▶ Required action:
Retyping each entry exactly is the whole task.

(Stored items)
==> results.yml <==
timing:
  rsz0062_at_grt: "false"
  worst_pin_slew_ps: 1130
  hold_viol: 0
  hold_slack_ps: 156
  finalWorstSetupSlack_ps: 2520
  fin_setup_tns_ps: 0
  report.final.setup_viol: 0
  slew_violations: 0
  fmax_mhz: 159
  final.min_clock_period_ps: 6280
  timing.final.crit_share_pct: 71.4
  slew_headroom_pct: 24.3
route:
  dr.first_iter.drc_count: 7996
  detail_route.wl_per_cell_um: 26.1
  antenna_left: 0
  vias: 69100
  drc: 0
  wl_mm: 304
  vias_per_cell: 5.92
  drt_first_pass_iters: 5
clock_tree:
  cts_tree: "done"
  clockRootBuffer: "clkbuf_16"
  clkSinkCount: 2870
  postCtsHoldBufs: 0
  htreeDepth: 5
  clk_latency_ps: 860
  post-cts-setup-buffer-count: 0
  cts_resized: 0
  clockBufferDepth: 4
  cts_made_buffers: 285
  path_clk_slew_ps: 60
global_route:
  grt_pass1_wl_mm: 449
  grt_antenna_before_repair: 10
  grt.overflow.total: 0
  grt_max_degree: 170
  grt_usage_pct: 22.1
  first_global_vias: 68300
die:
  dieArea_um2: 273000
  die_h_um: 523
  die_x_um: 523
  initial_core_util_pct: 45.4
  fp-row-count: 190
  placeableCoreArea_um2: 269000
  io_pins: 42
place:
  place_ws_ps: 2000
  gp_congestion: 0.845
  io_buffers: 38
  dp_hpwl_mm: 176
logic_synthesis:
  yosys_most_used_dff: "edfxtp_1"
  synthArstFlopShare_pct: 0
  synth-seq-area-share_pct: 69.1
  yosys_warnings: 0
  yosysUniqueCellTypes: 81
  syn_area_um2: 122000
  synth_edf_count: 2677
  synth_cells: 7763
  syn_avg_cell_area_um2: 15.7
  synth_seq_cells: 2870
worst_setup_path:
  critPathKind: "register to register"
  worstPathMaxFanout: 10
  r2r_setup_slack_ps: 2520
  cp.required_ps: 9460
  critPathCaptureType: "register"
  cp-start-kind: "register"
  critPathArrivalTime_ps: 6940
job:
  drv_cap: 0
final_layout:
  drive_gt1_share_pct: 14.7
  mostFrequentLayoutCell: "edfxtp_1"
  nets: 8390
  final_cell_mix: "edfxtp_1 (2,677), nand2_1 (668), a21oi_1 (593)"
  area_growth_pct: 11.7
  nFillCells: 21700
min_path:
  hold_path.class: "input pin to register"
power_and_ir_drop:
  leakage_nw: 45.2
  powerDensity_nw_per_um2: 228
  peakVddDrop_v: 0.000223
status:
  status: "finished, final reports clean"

▶ Written answer:
==> results.yml <==
timing:
  rsz0062_at_grt: "false"
  worst_pin_slew_ps: 1130
  hold_viol: 0
  hold_slack_ps: 156
  finalWorstSetupSlack_ps: 2520
  fin_setup_tns_ps: 0
  report.final.setup_viol: 0
  slew_violations: 0
  fmax_mhz: 159
  final.min_clock_period_ps: 6280
  timing.final.crit_share_pct: 71.4
  slew_headroom_pct: 24.3
route:
  dr.first_iter.drc_count: 7996
  detail_route.wl_per_cell_um: 26.1
  antenna_left: 0
  vias: 69100
  drc: 0
  wl_mm: 304
  vias_per_cell: 5.92
  drt_first_pass_iters: 5
clock_tree:
  cts_tree: "done"
  clockRootBuffer: "clkbuf_16"
  clkSinkCount: 2870
  postCtsHoldBufs: 0
  htreeDepth: 5
  clk_latency_ps: 860
  post-cts-setup-buffer-count: 0
  cts_resized: 0
  clockBufferDepth: 4
  cts_made_buffers: 285
  path_clk_slew_ps: 60
global_route:
  grt_pass1_wl_mm: 449
  grt_antenna_before_repair: 10
  grt.overflow.total: 0
  grt_max_degree: 170
  grt_usage_pct: 22.1
  first_global_vias: 68300
die:
  dieArea_um2: 273000
  die_h_um: 523
  die_x_um: 523
  initial_core_util_pct: 45.4
  fp-row-count: 190
  placeableCoreArea_um2: 269000
  io_pins: 42
place:
  place_ws_ps: 2000
  gp_congestion: 0.845
  io_buffers: 38
  dp_hpwl_mm: 176
logic_synthesis:
  yosys_most_used_dff: "edfxtp_1"
  synthArstFlopShare_pct: 0
  synth-seq-area-share_pct: 69.1
  yosys_warnings: 0
  yosysUniqueCellTypes: 81
  syn_area_um2: 122000
  synth_edf_count: 2677
  synth_cells: 7763
  syn_avg_cell_area_um2: 15.7
  synth_seq_cells: 2870
worst_setup_path:
  critPathKind: "register to register"
  worstPathMaxFanout: 10
  r2r_setup_slack_ps: 2520
  cp.required_ps: 9460
  critPathCaptureType: "register"
  cp-start-kind: "register"
  critPathArrivalTime_ps: 6940
job:
  drv_cap: 0
final_layout:
  drive_gt1_share_pct: 14.7
  mostFrequentLayoutCell: "edfxtp_1"
  nets: 8390
  final_cell_mix: "edfxtp_1 (2,677), nand2_1 (668), a21oi_1 (593)"
  area_growth_pct: 11.7
  nFillCells: 21700
min_path:
  hold_path.class: "input pin to register"
power_and_ir_drop:
  leakage_nw: 45.2
  powerDensity_nw_per_um2: 228
  peakVddDrop_v: 0.000223
status:
  status: "finished, final reports clean"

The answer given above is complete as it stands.